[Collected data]

-=-=-

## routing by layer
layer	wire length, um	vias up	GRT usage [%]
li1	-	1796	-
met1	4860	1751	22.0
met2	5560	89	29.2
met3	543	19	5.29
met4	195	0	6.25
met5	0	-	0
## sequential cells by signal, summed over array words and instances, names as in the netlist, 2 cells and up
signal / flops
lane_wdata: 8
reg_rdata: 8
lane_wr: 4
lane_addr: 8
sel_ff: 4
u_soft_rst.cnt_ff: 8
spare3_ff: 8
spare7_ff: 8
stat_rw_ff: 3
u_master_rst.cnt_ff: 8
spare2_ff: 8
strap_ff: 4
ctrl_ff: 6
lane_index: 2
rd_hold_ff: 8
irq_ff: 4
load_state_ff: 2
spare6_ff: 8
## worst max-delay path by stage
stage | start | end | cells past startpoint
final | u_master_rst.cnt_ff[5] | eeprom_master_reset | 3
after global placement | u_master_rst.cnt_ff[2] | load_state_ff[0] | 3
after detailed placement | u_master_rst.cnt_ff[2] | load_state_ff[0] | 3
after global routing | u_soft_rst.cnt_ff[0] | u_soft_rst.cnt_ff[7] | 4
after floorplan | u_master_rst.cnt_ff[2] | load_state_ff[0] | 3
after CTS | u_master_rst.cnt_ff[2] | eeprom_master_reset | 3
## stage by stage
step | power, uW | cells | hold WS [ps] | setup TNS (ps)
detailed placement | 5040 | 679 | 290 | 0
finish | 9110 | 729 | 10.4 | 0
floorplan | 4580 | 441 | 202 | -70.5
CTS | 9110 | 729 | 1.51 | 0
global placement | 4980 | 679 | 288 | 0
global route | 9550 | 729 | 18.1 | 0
**src/verilog/rio_pkg.sv**
```systemverilog
// Package with the address map, mode codes, reset values and bus carrier of the RAM and I/O unit.
package rio_pkg;

   // ----------------------------------------------------------------
   // Address decode.
   // ----------------------------------------------------------------
   localparam logic [11:0] RIO_BLOCK_BASE = 12'h800;
   localparam int RIO_BLOCK_SEL_BIT = 11;
   localparam int RIO_BLOCK_GAP_BIT = 8;
   localparam int RIO_RAM_SEL_BIT = 7;
   localparam int RIO_RAM_WORDS = 128;
   localparam logic [2:0] RIO_BIT_AREA = 3'h0;
   localparam int RIO_BIT_VALUE_POS = 4;
   localparam int RIO_BIT_PORT_POS = 3;
   localparam logic [7:0] RIO_OFF_PORT_A = 8'h20;
   localparam logic [7:0] RIO_OFF_PORT_B = 8'h21;
   localparam logic [7:0] RIO_OFF_DIR_A = 8'h22;
   localparam logic [7:0] RIO_OFF_DIR_B = 8'h23;
   localparam logic [7:0] RIO_OFF_MODE = 8'h24;

   // ----------------------------------------------------------------
   // Handshake lines on port B and reset values.
   // ----------------------------------------------------------------
   localparam int RIO_HS_OUT_BIT = 6;
   localparam int RIO_HS_IN_BIT = 7;
   localparam logic [7:0] RIO_RST_BYTE = 8'h00;
   localparam int RIO_FIFO_DEPTH = 4;

   // Mode is taken from the three high bits of the mode register.
   typedef enum logic [2:0] {
      RIO_MODE_BASIC = 3'h0,
      RIO_MODE_STROBE_IN = 3'h4,
      RIO_MODE_STROBE_OUT = 3'h6,
      RIO_MODE_STROBE_TRI = 3'h7
   } rio_mode_t;

   // One processor bus request.
   typedef struct packed {
      logic rd;
      logic wr;
      logic [11:0] addr;
      logic [7:0] wdata;
   } rio_bus_req_t;

   // One port's pin drive.
   typedef struct packed {
      logic [7:0] data;
      logic [7:0] oe;
   } rio_pin_drive_t;

endpackage

```
**src/verilog/rio_unit.sv**
```systemverilog
// Combined 128-byte RAM and two 8-bit parallel ports with port A handshake modes.
//
// Notes on behaviour
// - During reset every port line is undriven and nothing operates.
// - After reset all lines are inputs, basic I/O mode, output latches zero.
// - A one in a direction register bit makes that line an output; handshake modes override the port A direction.
// - Single-bit read returns the pin level in data bit 7, others zero.
// - Single-bit read of an output line returns the value being driven.
// - Single-bit write sets the line latch to address bit 4; data ignored.
// - Whole-byte reads and writes of port A and port B are supported.
// - Mode comes from the top three bits of the mode register only.
// - In handshake modes the port B line 7 latch enables the interrupt.
// - Strobe low latches port A, raises line 6, and raises enabled interrupt.
// - In strobed input a byte read of port A clears interrupt and line 6.
// - In strobed output a byte write to port A drives line 6 low.
// - In strobed output a falling line 7 raises the enabled interrupt.
// - In tri-state output mode port A drives only while line 7 is low.
// - 128 bytes of ordinary read/write memory are provided.
// - RAM and I/O repeat in four 256-byte blocks from 800 hex.
`timescale 1ns/1ps
module rio_unit
   import rio_pkg::*;
#(
   parameter int FIFO_DEPTH = RIO_FIFO_DEPTH
) (
   input wire logic clk,
   input wire logic sys_rst,
   input wire rio_bus_req_t bus_req,
   output logic [7:0] bus_rdata,
   output logic bus_rvalid,
   output logic out_fifo_ready,
   input wire logic [7:0] port_a_in,
   output logic [7:0] port_a_out,
   output logic [7:0] port_a_oe,
   input wire logic [7:0] port_b_in,
   output logic [7:0] port_b_out,
   output logic [7:0] port_b_oe,
   output logic transfer_irq
);

   // ----------------------------------------------------------------
   // State.
   // ----------------------------------------------------------------
   logic [7:0] ram [RIO_RAM_WORDS];
   logic [7:0] latch_a;
   logic [7:0] latch_b;
   logic [7:0] port_a_direction;
   logic [7:0] port_b_direction;
   logic [7:0] handshake_mode_select;
   logic [7:0] in_latch;
   logic in_full;
   logic irq_flag;
   logic hs_in_prev;
   logic [7:0] next_latch_a;
   logic [7:0] next_latch_b;
   logic [7:0] next_port_a_direction;
   logic [7:0] next_port_b_direction;
   logic [7:0] next_handshake_mode_select;
   logic [7:0] next_in_latch;
   logic next_in_full;
   logic next_irq_flag;
   rio_pin_drive_t next_drive_a;
   rio_pin_drive_t next_drive_b;
   logic [7:0] next_rdata;
   logic next_irq;

   // ----------------------------------------------------------------
   // Decode.
   // ----------------------------------------------------------------
   rio_mode_t mode;
   logic block_hit;
   logic ram_hit;
   logic bit_hit;
   logic [7:0] off;
   logic hs_in_mode;
   logic hs_out_mode;
   logic strobe_fall;
   logic wr_byte_a;
   logic rd_byte_a;
   logic [7:0] driven_a;
   logic [7:0] driven_b;
   logic fifo_in_ready;
   logic fifo_out_valid;
   logic [7:0] fifo_out_data;
   logic fifo_pop;

   // Only address lines 11 and 8 take part, so the unit shows up at 800, A00, C00 and E00.
   assign block_hit = bus_req.addr[RIO_BLOCK_SEL_BIT] && !bus_req.addr[RIO_BLOCK_GAP_BIT];
   assign off = bus_req.addr[7:0];
   assign ram_hit = block_hit && off[RIO_RAM_SEL_BIT];
   assign bit_hit = block_hit && (off[7:5] == RIO_BIT_AREA);
   // Unknown codes in the top three bits fall back to basic I/O.
   assign mode = rio_mode_t'(handshake_mode_select[7:5]);
   assign hs_in_mode = (mode == RIO_MODE_STROBE_IN);
   assign hs_out_mode = (mode == RIO_MODE_STROBE_OUT) || (mode == RIO_MODE_STROBE_TRI);
   // Line 7 is sampled against its previous level; inputs are synchronous to clk.
   assign strobe_fall = hs_in_prev && !port_b_in[RIO_HS_IN_BIT];
   assign wr_byte_a = block_hit && bus_req.wr && (off == RIO_OFF_PORT_A);
   assign rd_byte_a = block_hit && bus_req.rd && (off == RIO_OFF_PORT_A);
   // The acknowledge edge drains one byte; a slow peripheral lets the buffer fill.
   assign fifo_pop = hs_out_mode && strobe_fall;

   // What each line shows: the driven level where enabled, otherwise the pin.
   assign driven_a = (port_a_oe & port_a_out) | (~port_a_oe & port_a_in);
   assign driven_b = (port_b_oe & port_b_out) | (~port_b_oe & port_b_in);

   // Port A bytes in an output mode queue here until acknowledged.
   rio_fifo #(
      .WIDTH(8),
      .DEPTH(FIFO_DEPTH)
   ) u_out_fifo (
      .clk(clk),
      .sys_rst(sys_rst),
      .in_valid(wr_byte_a && hs_out_mode),
      .in_ready(fifo_in_ready),
      .in_data(bus_req.wdata),
      .out_valid(fifo_out_valid),
      .out_ready(fifo_pop),
      .out_data(fifo_out_data)
   );

   // ----------------------------------------------------------------
   // Register writes and handshake flags.
   // ----------------------------------------------------------------
   always_comb begin
      next_latch_a = latch_a;
      next_latch_b = latch_b;
      next_port_a_direction = port_a_direction;
      next_port_b_direction = port_b_direction;
      next_handshake_mode_select = handshake_mode_select;
      next_in_latch = in_latch;
      next_in_full = in_full;
      next_irq_flag = irq_flag;
      if (block_hit && bus_req.wr) begin
         if (bit_hit) begin
            // The written level is address bit 4; the data lines play no part.
            if (off[RIO_BIT_PORT_POS]) begin
               next_latch_b[off[2:0]] = off[RIO_BIT_VALUE_POS];
            end else begin
               next_latch_a[off[2:0]] = off[RIO_BIT_VALUE_POS];
            end
         end
         case (off)
            RIO_OFF_PORT_A: begin
               next_latch_a = bus_req.wdata;
            end
            RIO_OFF_PORT_B: begin
               next_latch_b = bus_req.wdata;
            end
            RIO_OFF_DIR_A: begin
               next_port_a_direction = bus_req.wdata;
            end
            RIO_OFF_DIR_B: begin
               next_port_b_direction = bus_req.wdata;
            end
            RIO_OFF_MODE: begin
               next_handshake_mode_select = bus_req.wdata;
               // Writing the mode abandons a half-done input transfer; queued output bytes stay in the FIFO.
               next_in_full = 1'b0;
               next_irq_flag = 1'b0;
            end
            default: begin
               next_latch_a = next_latch_a;
            end
         endcase
      end
      // A port A access clears the interrupt; a new event in the same cycle wins.
      if (hs_in_mode && rd_byte_a) begin
         next_in_full = 1'b0;
         next_irq_flag = 1'b0;
      end
      if (hs_out_mode && wr_byte_a) begin
         next_irq_flag = 1'b0;
      end
      if (hs_in_mode && strobe_fall) begin
         next_in_latch = port_a_in;
         next_in_full = 1'b1;
         next_irq_flag = 1'b1;
      end
      if (fifo_pop && fifo_out_valid) begin
         next_irq_flag = 1'b1;
      end
   end

   // ----------------------------------------------------------------
   // Pin drive, interrupt and read data.
   // ----------------------------------------------------------------
   always_comb begin
      next_drive_a.data = latch_a;
      next_drive_a.oe = port_a_direction;
      next_drive_b.data = latch_b;
      next_drive_b.oe = port_b_direction;
      case (mode)
         RIO_MODE_STROBE_IN: begin
            next_drive_a.oe = 8'h00;
            next_drive_b.data[RIO_HS_OUT_BIT] = in_full;
         end
         RIO_MODE_STROBE_OUT: begin
            next_drive_a.data = fifo_out_data;
            next_drive_a.oe = 8'hff;
            // Low while a byte waits, high again once the last one is acknowledged.
            next_drive_b.data[RIO_HS_OUT_BIT] = !fifo_out_valid;
         end
         RIO_MODE_STROBE_TRI: begin
            next_drive_a.data = fifo_out_data;
            // The bus is released one clock after the acknowledge rises again.
            next_drive_a.oe = port_b_in[RIO_HS_IN_BIT] ? 8'h00 : 8'hff;
            next_drive_b.data[RIO_HS_OUT_BIT] = !fifo_out_valid;
         end
         default: begin
            next_drive_a.oe = port_a_direction;
         end
      endcase
      // The line 7 latch is reused as the interrupt enable while handshaking.
      next_irq = next_irq_flag && latch_b[RIO_HS_IN_BIT] && (hs_in_mode || hs_out_mode);
      next_rdata = 8'h00;
      if (block_hit && bus_req.rd) begin
         if (ram_hit) begin
            next_rdata = ram[off[6:0]];
         end else if (bit_hit) begin
            next_rdata = off[RIO_BIT_PORT_POS] ? {driven_b[off[2:0]], 7'h00}
                                               : {driven_a[off[2:0]], 7'h00};
         end else begin
            case (off)
               RIO_OFF_PORT_A: begin
                  next_rdata = hs_in_mode ? in_latch : (hs_out_mode ? fifo_out_data : driven_a);
               end
               RIO_OFF_PORT_B: begin
                  next_rdata = driven_b;
               end
               RIO_OFF_DIR_A: begin
                  next_rdata = port_a_direction;
               end
               RIO_OFF_DIR_B: begin
                  next_rdata = port_b_direction;
               end
               RIO_OFF_MODE: begin
                  next_rdata = handshake_mode_select;
               end
               default: begin
                  next_rdata = 8'h00;
               end
            endcase
         end
      end
   end

   // ----------------------------------------------------------------
   // Registers.
   // ----------------------------------------------------------------
   // Reset releases every pin and returns all latches to zero and the mode to basic I/O.
   always_ff @(posedge clk) begin
      if (sys_rst) begin
         latch_a <= RIO_RST_BYTE;
         latch_b <= RIO_RST_BYTE;
         port_a_direction <= RIO_RST_BYTE;
         port_b_direction <= RIO_RST_BYTE;
         handshake_mode_select <= RIO_RST_BYTE;
         in_latch <= RIO_RST_BYTE;
         in_full <= 1'b0;
         irq_flag <= 1'b0;
         hs_in_prev <= 1'b1;
         port_a_out <= RIO_RST_BYTE;
         port_a_oe <= 8'h00;
         port_b_out <= RIO_RST_BYTE;
         port_b_oe <= 8'h00;
         transfer_irq <= 1'b0;
         bus_rdata <= 8'h00;
         bus_rvalid <= 1'b0;
         out_fifo_ready <= 1'b0;
      end else begin
         latch_a <= next_latch_a;
         latch_b <= next_latch_b;
         port_a_direction <= next_port_a_direction;
         port_b_direction <= next_port_b_direction;
         handshake_mode_select <= next_handshake_mode_select;
         in_latch <= next_in_latch;
         in_full <= next_in_full;
         irq_flag <= next_irq_flag;
         hs_in_prev <= port_b_in[RIO_HS_IN_BIT];
         port_a_out <= next_drive_a.data;
         port_a_oe <= next_drive_a.oe;
         port_b_out <= next_drive_b.data;
         port_b_oe <= next_drive_b.oe;
         transfer_irq <= next_irq;
         bus_rdata <= next_rdata;
         bus_rvalid <= block_hit && bus_req.rd;
         out_fifo_ready <= fifo_in_ready;
      end
   end

   // RAM contents are left as they are through reset, like any plain memory.
   always_ff @(posedge clk) begin
      if (!sys_rst && ram_hit && bus_req.wr) begin
         ram[off[6:0]] <= bus_req.wdata;
      end
   end

endmodule

```
**src/verilog/rio_fifo.sv**
```systemverilog
// Small synchronous FIFO with valid and ready on both sides.
`timescale 1ns/1ps
module rio_fifo
   import rio_pkg::*;
#(
   parameter int WIDTH = 8,
   parameter int DEPTH = RIO_FIFO_DEPTH
) (
   input wire logic clk,
   input wire logic sys_rst,
   input wire logic in_valid,
   output logic in_ready,
   input wire logic [WIDTH-1:0] in_data,
   output logic out_valid,
   input wire logic out_ready,
   output logic [WIDTH-1:0] out_data
);

   localparam int PW = (DEPTH > 1) ? $clog2(DEPTH) : 1;
   localparam logic [PW:0] FULL_COUNT = (PW + 1)'(DEPTH);
   localparam logic [PW-1:0] LAST_SLOT = PW'(DEPTH - 1);

   logic [WIDTH-1:0] mem [DEPTH];
   logic [PW-1:0] rd_ptr;
   logic [PW-1:0] wr_ptr;
   logic [PW:0] count;
   logic [PW-1:0] next_rd_ptr;
   logic [PW-1:0] next_wr_ptr;
   logic [PW:0] next_count;
   logic push;
   logic pop;

   // Flags come straight from the held count, never stale.
   assign in_ready = (count != FULL_COUNT);
   assign out_valid = (count != '0);
   assign out_data = mem[rd_ptr];
   assign push = in_valid && in_ready;
   assign pop = out_valid && out_ready;

   // ----------------------------------------------------------------
   // Pointer and count update.
   // ----------------------------------------------------------------
   always_comb begin
      next_wr_ptr = wr_ptr;
      next_rd_ptr = rd_ptr;
      next_count = count;
      if (push) begin
         next_wr_ptr = (wr_ptr == LAST_SLOT) ? '0 : wr_ptr + 1'b1;
      end
      if (pop) begin
         next_rd_ptr = (rd_ptr == LAST_SLOT) ? '0 : rd_ptr + 1'b1;
      end
      if (push && !pop) begin
         next_count = count + 1'b1;
      end else if (pop && !push) begin
         next_count = count - 1'b1;
      end
   end

   // Storage has no reset; the count tracks emptiness.
   always_ff @(posedge clk) begin
      if (sys_rst) begin
         wr_ptr <= '0;
         rd_ptr <= '0;
         count <= '0;
      end else begin
         wr_ptr <= next_wr_ptr;
         rd_ptr <= next_rd_ptr;
         count <= next_count;
      end
      if (push) begin
         mem[wr_ptr] <= in_data;
      end
   end

endmodule

```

-=-=-

Problem statement:
One figure is all that is needed: the number of lines above in which the word "else" appears.

Expected answer:
6